Walsh has failed to meet either criterion in this case. First, it is undisputed that Detroit never awarded the contract to Walsh. Second, it is also undisputed that the City had discretion in awarding the contract. The advertisement for bids in this case explicitly provided that:

[T]he Owner expressly reserves the right to reject any and all Bids, waive any non-conformances, to issue post-Bid Addenda and re-Bid the Work without re-advertising, to re-advertise for Bids, to withhold the award for any reason the Owner determines and/or to take any other appropriate action.

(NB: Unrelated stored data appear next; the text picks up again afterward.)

$ cat design.v
module ALU (result, read_data_1, read_data_2, shmat, opcode, functioncode);
	input [31:0] read_data_1;
	input [31:0] read_data_2;
	input [4:0] shmat;
	input [5:0] opcode;
	input [5:0] functioncode;
	output reg [31:0] result;
	always @(*)
		begin
		result = 32'b0;
		if(opcode==6'b001000)						 
			result=read_data_1+read_data_2;
		else if(opcode==6'b001001)					 
			result=read_data_1+read_data_2;
		else if(opcode==6'b001100)					 
			result=read_data_1&read_data_2;
		else if(opcode==6'b001101)					 
			result=read_data_1|read_data_2;
		else if(opcode==6'b001010)					 
			result=($signed(read_data_1)<$signed(read_data_2)) ? 32'b1 : 32'b0;
		else if(opcode==6'b001011)					 
			result=(read_data_1<read_data_2) ? 32'b1 : 32'b0;
		else if(opcode==6'b100100 |opcode==6'b100101 |opcode==6'b110000 | opcode==6'b100011  
		| opcode==6'b101000 | opcode==6'b111000 | opcode==6'b101001 | opcode==6'b101011)	 
			result=read_data_1+read_data_2;
		else if(opcode==6'b000000)					 
			begin
			if(functioncode==6'b100000)  
				result=read_data_1+read_data_2;
			else if(functioncode==6'b100001)  
				result=read_data_1+read_data_2;
			else if(functioncode==6'b100100)  
				result=read_data_1 & read_data_2;
			else if(functioncode==6'b100101)  
				result=read_data_1 | read_data_2;
			else if(functioncode==6'b100111)  
				result=~(read_data_1 | read_data_2);
			else if(functioncode==6'b000000)  
				result=read_data_2 << shmat;
			else if(functioncode==6'b101010)  
				result=($signed(read_data_1)<$signed(read_data_2)) ? 32'b1 : 32'b0;
			else if(functioncode==6'b101011)	 
				result=(read_data_1<read_data_2) ? 32'b1 : 32'b0;
			else if(functioncode==6'b000011)	 
				result= $signed(read_data_2) >>> shmat;
			else if(functioncode==6'b000010)  
				result= read_data_2 >> shmat;
			else if(functioncode==6'b100010)  
				result=read_data_1-read_data_2;
			else if(functioncode==6'b100011)  
				result= read_data_1-read_data_2;
			end
		end
endmodule
module mips_registers ( read_data_1, read_data_2, write_data, read_reg_1, read_reg_2, write_reg, signal_reg_write, clk );
	output [31:0] read_data_1, read_data_2;
	input [31:0] write_data;
	input [4:0] read_reg_1, read_reg_2, write_reg;
	input signal_reg_write, clk;
	reg [31:0] registers [31:1];
	always @(posedge clk)
		if (signal_reg_write && write_reg != 5'd0)
			registers[write_reg] <= write_data;
	assign read_data_1 = (read_reg_1 == 5'd0) ? 32'b0 : registers[read_reg_1];
	assign read_data_2 = (read_reg_2 == 5'd0) ? 32'b0 : registers[read_reg_2];
endmodule
module mips_core (
	input         clk,
	input         rst,
	output [31:0] imem_addr,
	input  [31:0] imem_rdata,
	output [31:0] dmem_addr,
	output [31:0] dmem_wdata,
	output [3:0]  dmem_wmask,
	output        dmem_we,
	input  [31:0] dmem_rdata,
	output        wb_en,
	output [4:0]  wb_reg,
	output [31:0] wb_data
);
reg [31:0] PC;
wire [31:0] instruction = imem_rdata;
wire [31:0] read_data_1;
wire [31:0] read_data_2;
wire [31:0] ALU_result;
reg [31:0] ALU_mux;
reg [4:0] REG_dst_mux;
reg [31:0] REG_write_mux;
reg [31:0] MEM_result;
reg write_reg_signal;
reg write_mem_signal;
reg [3:0] mem_mask;
reg [31:0] next_PC;
wire [5:0] opcode = instruction[31:26];
wire [4:0] rs = instruction[25:21];
wire [4:0] rt = instruction[20:16];
wire [4:0] rd = instruction[15:11];
wire [4:0] shmat = instruction[10:6];
wire [5:0] functioncode = instruction[5:0];
wire [15:0] imm = instruction[15:0];
wire [25:0] adress = instruction[25:0];
wire [31:0] PC_plus4 = PC + 32'd4;
wire [31:0] branchadress = {{14{imm[15]}}, imm, 2'b00};
wire [31:0] jumpadress = {PC[31:28], adress, 2'b00};
mips_registers regblock(read_data_1, read_data_2, REG_write_mux, rs, rt, REG_dst_mux, write_reg_signal, clk);
ALU ALUblock(ALU_result, read_data_1, ALU_mux, shmat, opcode, functioncode);
always @(*)
begin
	REG_dst_mux = rt;
	write_reg_signal = 1'b1;
	write_mem_signal = 1'b0;
	mem_mask = 4'b1111;
	ALU_mux = read_data_2;
	REG_write_mux = ALU_result;
	next_PC = PC_plus4;
	if (opcode==6'b100100)           
		MEM_result = {24'b0, dmem_rdata[7:0]};
	else if (opcode==6'b100101)      
		MEM_result = {16'b0, dmem_rdata[15:0]};
	else                             
		MEM_result = dmem_rdata;
	if (opcode==6'b000000)           
		begin
		REG_dst_mux = rd;
		if (functioncode==6'b001000)   
			begin
			write_reg_signal = 1'b0;
			next_PC = read_data_1;
			end
		end
	else                             
		begin
		if (opcode==6'b000011)         
			REG_dst_mux = 5'b11111;
		if (opcode==6'b101000 | opcode==6'b101001 | opcode==6'b111000 | opcode==6'b101011)  
			begin
			write_mem_signal = 1'b1;
			write_reg_signal = 1'b0;
			if (opcode==6'b101000)       
				mem_mask = 4'b0001;
			else if (opcode==6'b101001)  
				mem_mask = 4'b0011;
			end
		else if (opcode==6'b000100 | opcode==6'b000101 | opcode==6'b000010)  
			write_reg_signal = 1'b0;
		if (opcode!=6'b001100 && opcode!=6'b001101)
			ALU_mux = {{16{imm[15]}}, imm};
		else
			ALU_mux = {16'b0, imm};
		if (opcode==6'b000011)         
			REG_write_mux = PC + 32'd8;
		else if (opcode==6'b100011 | opcode==6'b100100 | opcode==6'b100101 | opcode==6'b110000)  
			REG_write_mux = MEM_result;
		else if (opcode==6'b001111)    
			REG_write_mux = {imm, 16'b0};
		if (opcode==6'b000100 && read_data_1==read_data_2)        
			next_PC = PC_plus4 + branchadress;
		else if (opcode==6'b000101 && read_data_1!=read_data_2)   
			next_PC = PC_plus4 + branchadress;
		else if (opcode==6'b000010 | opcode==6'b000011)          
			next_PC = jumpadress;
		end
end
always @(posedge clk)
	if (rst)
		PC <= 32'b0;
	else
		PC <= next_PC;
assign imem_addr  = PC;
assign dmem_addr  = ALU_result;
assign dmem_wdata = read_data_2;
assign dmem_wmask = mem_mask;
assign dmem_we    = write_mem_signal;
assign wb_en      = write_reg_signal && (REG_dst_mux != 5'd0);
assign wb_reg     = REG_dst_mux;
assign wb_data    = REG_write_mux;
endmodule
$ cat run.sh
#!/bin/bash
# the make line also repeats each setting of config.mk as NAME=value (left out here)
make -C /OpenROAD-flow-scripts/flow DESIGN_CONFIG=/design/flow/config.mk WORK_HOME=/design/flow/orfs CLKGATE_MAP_FILE= finish
$ cat config.mk
export PLATFORM = sky130hd
export DESIGN_NAME = mips_core
export DESIGN_NICKNAME = mips_core
export VERILOG_FILES = /design/flow/design.v
export SDC_FILE = /design/flow/constraint.sdc
export NUM_CORES = 4
export LEC_CHECK = 0
export ABC_AREA = 1
export CAP_MARGIN = 20
export CORE_MARGIN = 2
export CORE_UTILIZATION = 72
export CTS_CLUSTER_DIAMETER = 338
export CTS_CLUSTER_SIZE = 21
export PLACE_DENSITY_LB_ADDON = 0.07
export SETUP_SLACK_MARGIN = 0.2
export SLEW_MARGIN = 20
$ cat constraint.sdc
create_clock -name core_clock -period 5.42 [get_ports {clk}]
set_input_delay 1.0840 -clock core_clock [delete_from_list [all_inputs] [get_ports {clk}]]
set_output_delay 1.0840 -clock core_clock [all_outputs]
set_load 0.01 [all_outputs]
==> commit_impl_results.txt, run 1 <==
Store results of the implementation flow

- Total standard cell area after synthesis: about 67000 sq um
- Maximum buffer depth of the clock tree: 3
* Mux share: 0.0451%
- Yosys stat cell total: 8761
- Fraction of registers with async set/reset: 0%
- Chip height: 308 microns
* GRT Overall Usage: a little under 90%
- Total of flip-flops plus latches after synthesis: 1024
* Die width: approximately 310 microns
- For this run the aggregate overflow at the end of global routing stands at 599.
- After technology mapping, the gate count stands at 8761.
* Area of the chip: between 90000 and 100000 sq um
- Instance area after placement: 78900 sq um
- Looking at the clock tree report, the H-tree level count equals 2.
* Number of enable flip-flop cells: 992
* Last stage reached: global routing
- The synthesis report lists the most area-consuming cells as edfxtp_1 (45%), nand2_1 (12%), o21ai_0 (7.4%).
* Complex Gates by Area: between 15 and 20%
- The tree is rooted in a clkbuf_16.
- Mean area per synthesized cell: 7.59 sq um
- After synthesis, the most frequently instantiated cells are nand2_1 (2201), nor2_1 (1121), edfxtp_1 (992).
- Buffers added on ports: 203
- The Yosys step of the flow raised 3 warnings.
- After synthesis, the largest area contributor takes up between 40 and 50% of total cell area.
- Weighted congestion reported at the end of routability-driven placement: roughly 1.3
- XORs/XNORs by Area: approximately 1.5%
- Synthesis produced a netlist with a net count of ~9000.
* Half-perimeter wire length after placement: 218000 microns
* Cell with the most instances after synthesis: nand2_1
- Grouping non-sequential cells by family puts the most area in simple AND/OR/NAND/NOR gates.
- Chip Area, Yosys: 66500 sq um
- First error message: [ERROR GRT-0116] Global routing finished with congestion. Check the congestion regions in the DRC Viewer.
- Number of clock sinks: 1024
* Number of library cell types mapped by synthesis: between 60 and 70
- In this run the standard cell core region covers 91700 sq um.
* Number of core rows: 111
- Fraction of the mapped netlist area in adder cells: 2.48%
- Share of synthesized cell area in and, or, nand and nor gates: 26.9%
* Sequential share of the synthesized area: between 40% and 50%
- Number of top-level design ports: around 210
- Summed over all instances, the cell type with the most area after synthesis is edfxtp_1.
* Most frequently used flop master after synthesis: edfxtp_1
* Floorplan core density: roughly 73%
- Counting the buffers created by CTS gives 54.
- The report puts the hold buffer count at CTS at 0.
- Pre-CTS setup slack: -2300 ps
- The run stopped with a tool error.
per-stage QoR:
stage	hold slack [ps]	cells	total power, mW
2_1_floorplan	521	8761	11.7
3_3_place_gp	511	10800	14.2
3_5_place_dp	514	10800	14.4
4_1_cts	534	11000	19.0
layer usage:
metal	track usage [%]	GRT overflow
met1	86.9	61
met4	84.3	199
met5	59.5	8
met3	78.7	65
met2	95.4	266
timing repair:
| item | 4_1_cts |
|---|---|
| endpoints found under the setup margin | 994 |
| cloned | 34 |
| pin swaps | 144 |
| hold endpoints to repair | 0 |
| gates resized | 647 |
| buffers inserted | 107 |
==> inputs of run 2 (changes only) <==
Settings changed: ABC_AREA 1 to unset, CORE_UTILIZATION 72 to 57, CTS_CLUSTER_DIAMETER 338 to 356, CTS_CLUSTER_SIZE 21 to 15, PLACE_DENSITY set to 0.6, PLACE_DENSITY_LB_ADDON 0.07 to unset, SETUP_SLACK_MARGIN 0.2 to 1.18, TNS_END_PERCENT set to 50.
Clock period 5.42 ns to 6.56 ns, I/O delays scaled along.
==> commit_impl_results.txt, run 2 <==
Add synthesis and place-and-route results

* Run status: complete, but fails checks
* Layout check failures: negative setup slack
- The worst register-to-register path has a setup slack of 630 ps.
* Crit-path slowest cell: or4_4
- The number of buffers added by the clock tree synthesis step is 78 (+44%).
* Chip height: 338 microns (+9.7%)
* Met2 demand-to-capacity share in global routing: about four fifths
- The launch point of the worst min-delay path is recorded as PC[0].
* Global routing met1 resource utilization: approximately 65%
- Per the detailed-route log, wirelength across all metal layers totals roughly 340000 microns.
- Leading post-synthesis cells by cell area: edfxtp_1 (47%), mux4_2 (10%), mux2i_1 (6.5%)
- Initial antenna violation count: 31
* Total of flip-flops plus latches after synthesis: 1024 (unchanged)
- The first global-routing pass estimated 451000 microns of wire.
* Root Driver: clkbuf_16
- For this block, the initial DRC count from the detailed router was 12900.
* Number of buffers inserted by hold repair at cts: 0 (unchanged)
- The script extracted a net switching power of between 5 and 6 mW.
- The number of enable flip-flop cells is 992 (unchanged).
- The cell area after placement is 77800 sq um (-1.3%).
- The share of synthesized area occupied by flip-flops and latches is 47.9% (+2.2 points).
* Number of library cell types mapped by synthesis: 113 (+79%)
- Yosys shows that the main logic family after synthesis is multiplexers.
- Switching power as a share of total power: a little under a third
* Sum Neg Setup Slack: -73370 ps
- Total global-route track usage over all layers is a little under three fifths.
- Layer with the highest usage after global routing: met2
* Slew margin rel.: between 10% and 20%
- Critical Path AT: roughly 6800 ps
- Looking at the power breakdown, the clock network takes 26.2% of the total.
- The synthesized design spends more area on one cell type than any other, namely edfxtp_1.
- Cell internal power dissipation: 11.7 mW
- Worst setup SP type: input port
- The number of levels in the clock H-tree is 3 (+1).
- Final-report setup violation count: 125
* Reg-to-reg startpoint: regblock.registers[8][2]
- Clock network power: 4.50 mW
- Sequential power share: a little over two fifths
- The row count was 122 (+9.9%).
- The first TritonRoute pass finished after 12 iterations.
* Floorplan net count: 5534 (-38%)
* Half-perimeter wire length after placement: 222000 microns (+1.7%)
* Yosys warning count: 3 (unchanged)
* Layout overhead on the synthesized area: 34.6%
- Pins over their slew limit in the final report were tallied at 0.
- Buffers added on ports: 203 (unchanged)
- Power dissipated in combinational cells: roughly 5.3 mW
* Fraction of registers with async set/reset: 0% (unchanged)
* Count of final hold-check violations: 0
- The via count of the first global-routing pass was around 60000.
- Smallest hold slack: 576 ps
* Final critical delay including setup and external delays: around 8100 ps
- Required time at the worst-slack endpoint: 5250 ps
* Pre-CTS setup slack: -2430 ps (-123 ps)
- The area fraction in mux cells was 18.2% (+18 points).
- End point of the critical path: wb_data[31]
- Net count of the finished layout: 6973
- Entering global routing, the biggest net connects 57 pins.
* Most used cell, CP: buf_4
- Clk latency late pin: 720 ps
- Portion of total power attributed to combinational logic: approximately 31%
- Floorplan core density: 57.4% (-15 points)
* Largest fanout of any net on the critical path: 7
* Share of synthesized cell area in and, or, nand and nor gates: 8.54% (-18 points)
- The detailed router placed between 60000 and 70000 vias in this run.
- Leak: around 33 nW
- Chip Area, Yosys: 63500 sq um (-4.6%)
- In the final layout, the fill cell count is 6745.
- After detailed routing, the number of vias per cell comes to 7.73.
- Cells after synthesis: 5338 (-39%)
- Group drawing the most power: sequential cells
* Remaining Overflow, GRT: 0
- Critical Path Max Stage Delay: 510 ps
- Unrepaired setup endpoints after global routing: yes
- Fraction of the mapped netlist area in adder cells: 2.60% (+0.12 points)
* Timing startpoint of the critical path: imem_rdata[21]
- The timing report lists the critical path depth as 27 cells.
- Final worst setup slack: -1580 ps
* Maximum buffer depth of the clock tree: 3 (unchanged)
- Mean area per synthesized cell: 11.9 sq um (+57%)
- The and-or/or-and share of the synthesized area came to 16.5% (+1.1 points).
* Most frequently used flop master after synthesis: edfxtp_1
* Detail Route Antenna Nets: 0
- The script computed a power per unit cell area of 201 nW/um^2.
- The post-synthesis xor/xnor area fraction is 2.21% (+0.72 points).
* Most frequent cells after synthesis: edfxtp_1 (992), nor2_1 (421), mux2i_1 (411)
- Power of the sequential group: 7.38 mW
- The path with the worst hold slack has its endpoint at PC[0].
- TritonRoute reported its final design rule violation total as 0.
- Routing resource usage on met3 recorded by global route was 27.2%.
- TritonCTS built the clock tree.
* Largest delay contributor family on the critical path: AND-OR/OR-AND gates
- Placeable core area: 111000 sq um (+21%)
- Number of warnings in the stage logs: 99
* Instance count along the most critical hold path: 2
- Cell with the most instances after synthesis: edfxtp_1
* Number of clock sinks: 1024 (unchanged)
- The last weighted congestion value of the routability-driven placer is 1.17 (-11%).
- Transition time of the tightest slew-check pin: 1270 ps
- Area of the chip: 114000 sq um (+20%)
- Per the post-CTS timing run, clock transition at the registers of the reported paths is 90 ps.
- Total standard cell area after synthesis: 63500 sq um (-4.6%)
- Summing all non-filler instances in the final layout gives an area of 85500 sq um.
* Die width: 338 microns (+9.7%)
- Logic depth along the worst register-to-register path is recorded as 25.
* Crit Path Category: in2out
- The analysis reports a worst IR drop on VDD of 0.318 mV.
- Yosys stat cell total: 5338 (-39%)
- Worst clock skew: 81.5 ps
- Dividing the detail-routed wire length by the instance count gives 40.4 microns.
* Final critical-path share of the clock period: 124%
- Reg-to-reg critical path endpoint: regblock.registers[16][31]
- CP Capture Type: output port
* Path class of the lowest-slack min-delay path: reg2reg
- The portion of synthesized cell area occupied by the leading cell type came to 46.9% (+2.1 points).
* Number of top-level design ports: 205 (unchanged)
- Derived from the worst setup path, the maximum achievable clock frequency is 123 MHz.
- The timing report notes that buffer and inverter cells on the critical path total 10.
* Max_cap viols: 0
==> run 2: layout make-up <==
type | count | area, sq um | area share (%)
diodes | 21 | 52.6 | 0.0615
well taps | 1488 | 1860 | 2.18
clock buffers | 86 | 2000 | 2.34
repair buffers | 1771 | 16300 | 19.1
inverters | 143 | 554 | 0.649
clock inverters | 5 | 66.3 | 0.0776
flip-flops and latches | 1024 | 30400 | 35.6
multi-input cells | 3759 | 34100 | 40.0
==> run 2: timing repair <==
item | 4_1_cts | 5_1_grt
buffers inserted | 134 | 58
cloned | 15 | 2
setup endpoints to repair | 1112 | 1104
endpoints found under the hold margin | 0 | 0
pin swaps | 219 | 131
resized | 741 | 219
==> run 2: metrics by stage <==
stage / cells / power [mW] / util (%)
after floorplan: 5338 / 9.54 / -
after global placement: 7974 / 11.7 / 70.4
after detailed placement: 7974 / 11.8 / 70.4
after CTS: 8214 / 16.5 / 75.9
after global routing: 8280 / 17.3 / 77.3
final: 8297 / 17.2 / 77.3
==> run 2: routing by layer <==
metal / part of all wire (%) / wire length [microns]
met5: 0.18 / 593
met4: 13 / 43000
met3: 17 / 58200
met2: 40 / 133000
met1: 30 / 101000
==> inputs of run 3 (changes only) <==
Settings changed: CORE_UTILIZATION 57 to 71, CTS_CLUSTER_DIAMETER 356 to 358, CTS_CLUSTER_SIZE 15 to 34, PLACE_DENSITY 0.6 to 0.82, SETUP_SLACK_MARGIN 1.18 to 1.07, SLEW_MARGIN 20 to 35, TNS_END_PERCENT 50 to 5.
Clock period 6.56 ns to 9.31 ns, I/O delays scaled along.
==> commit_impl_results.txt, run 3 <==
Store results of the implementation flow

- The overall die width was 303 microns (-10%).
- By area the synthesized netlist is led by edfxtp_1 (47%), mux4_2 (10%), mux2i_1 (6.5%).
* Weighted congestion reported at the end of routability-driven placement: 1.26 (+7.9%)
- The core area came to 88500 sq um (-20%).
* Number of buffers created by CTS: 36 (-54%)
- Floorplan net count: 5534 (unchanged)
- Last stage reached: global routing
- Post-synth the commonest register cell is edfxtp_1.
- Number of enable flip-flop cells: 992 (unchanged)
- Run status: did not finish
* Buffers added on ports: 203 (unchanged)
- Yosys shows that the main logic family after synthesis is multiplexers.
- Yosys warning count: 3 (unchanged)
- Fraction of the mapped netlist area in adder cells: 2.60% (unchanged)
- Number of library cell types mapped by synthesis: 113 (unchanged)
* Fraction of registers with async set/reset: 0% (unchanged)
- The number of buffers inserted for hold repair after clock tree synthesis is 0 (unchanged).
* Total standard cell area after synthesis: 63500 sq um (unchanged)
* Number of top-level design ports: 205 (unchanged)
- Instance area after placement: 73500 sq um (-5.6%)
* Remaining Overflow, GRT: 1371
- Number of core rows: 109 (-11%)
- Placed Instances: 7186 (-9.9%)
- The number of cell instances after yosys synthesis came to 5338 (unchanged).
- Among all cell types in the netlist, the one instantiated most often is edfxtp_1.
- Share of synthesized cell area in and, or, nand and nor gates: 8.54% (unchanged)
- Root Driver: clkbuf_16
* XORs/XNORs by Area: 2.21% (unchanged)
* Cells after synthesis: 5338 (unchanged)
- The number of clock sinks came to 1024 (unchanged).
* Most frequent cells after synthesis: edfxtp_1 (992), nor2_1 (421), mux2i_1 (411)
- Floorplan core density: 71.7% (+14 points)
* Maximum buffer depth of the clock tree: 3 (unchanged)
- Across every metal layer, demand over resource in global routing totals 89.9%.
- Share of the synthesized area in the top cell type: 46.9% (unchanged)
* Total of flip-flops plus latches after synthesis: 1024 (unchanged)
* H-tree levels: 2 (-1)
- The first error in the log reads "[ERROR GRT-0116] Global routing finished with congestion. Check the congestion regions in the DRC Viewer".
- Sequential share of the synthesized area: 47.9% (unchanged)
- Complex Gates by Area: 16.5% (unchanged)
- Half-perimeter wire length after placement: 222000 microns (+0.21%)
- The pre-CTS worst setup slack is -668 ps (+1760 ps).
* Chip height: 303 microns (-10%)
- Mux share: 18.2% (unchanged)
* Library cell occupying the most area in the post-synthesis netlist: edfxtp_1
- The chip area came to 91800 sq um (-19%).
- The average footprint of a synthesized cell is 11.9 sq um (unchanged).
- Chip Area, Yosys: 63500 sq um (unchanged)
run 3: timing repair:
action                                  in CTS
endpoints found under the hold margin        0
cloned                                       8
pin swaps                                  115
endpoints found under the setup margin      64
resized                                    366
setup buffers                               63
run 3: metal layers:
metal / GRT overflow / global-route usage (%)
met1: 68 / 88.9
met2: 707 / 99.4
met3: 120 / 81.8
met4: 458 / 91.2
met5: 18 / 60.5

PC-478, page 00030-1, Section 9. Thus, Walsh has failed to demonstrate that it has a protected property interest under the Due Process Clause.

CONCLUSION

For the reasons above, Walsh has failed to state a claim upon which relief can be granted. Therefore, Walsh’s motion for a temporary restraining order is DENIED and this case is DISMISSED under Fed. R.Civ.P. 12(b)(6).

IT IS SO ORDERED. 
      
      . The challenge is as to the procedures by which the Detroit Water and Sewerage Department (DWSD) awards contracts, which are subject to approval by the other named city defendants.
     
      
      . It is also noted that these letters predate this controversy by at least five months, and Walsh does not contend that the City has applied its interpretation inconsistently.
     
      
      . Walsh conceded that this is the case when it said in its reply brief in support of a motion for temporary restraining order that "[Section 18-5-2d.l] provides absolutely no language to support the comparison of bids by Detroit Businesses against each other.” (emphasis in original).
     
      
      . Walsh’s position would be greatly strengthened if the ordinance contained the exclusive language such as "the equalization percentage credits shall not be applied when comparing bids between Detroit-based businesses” or if the first sentence limited the application of the credits to "comparing bids between Detroit-based businesses and non-Detroit-based businesses.” However, the ordinance does not contain such exclusive language and I cannot read it into the ordinance.
     
      
      .Even though the ordinance provides different amount of credits for bids under $500,000.01 (See Detroit City Ordinance Section 18-5-2d.l), the $100 bid is only used as a hypothetical. If the bids were indeed around $100, different equalization percentages would apply.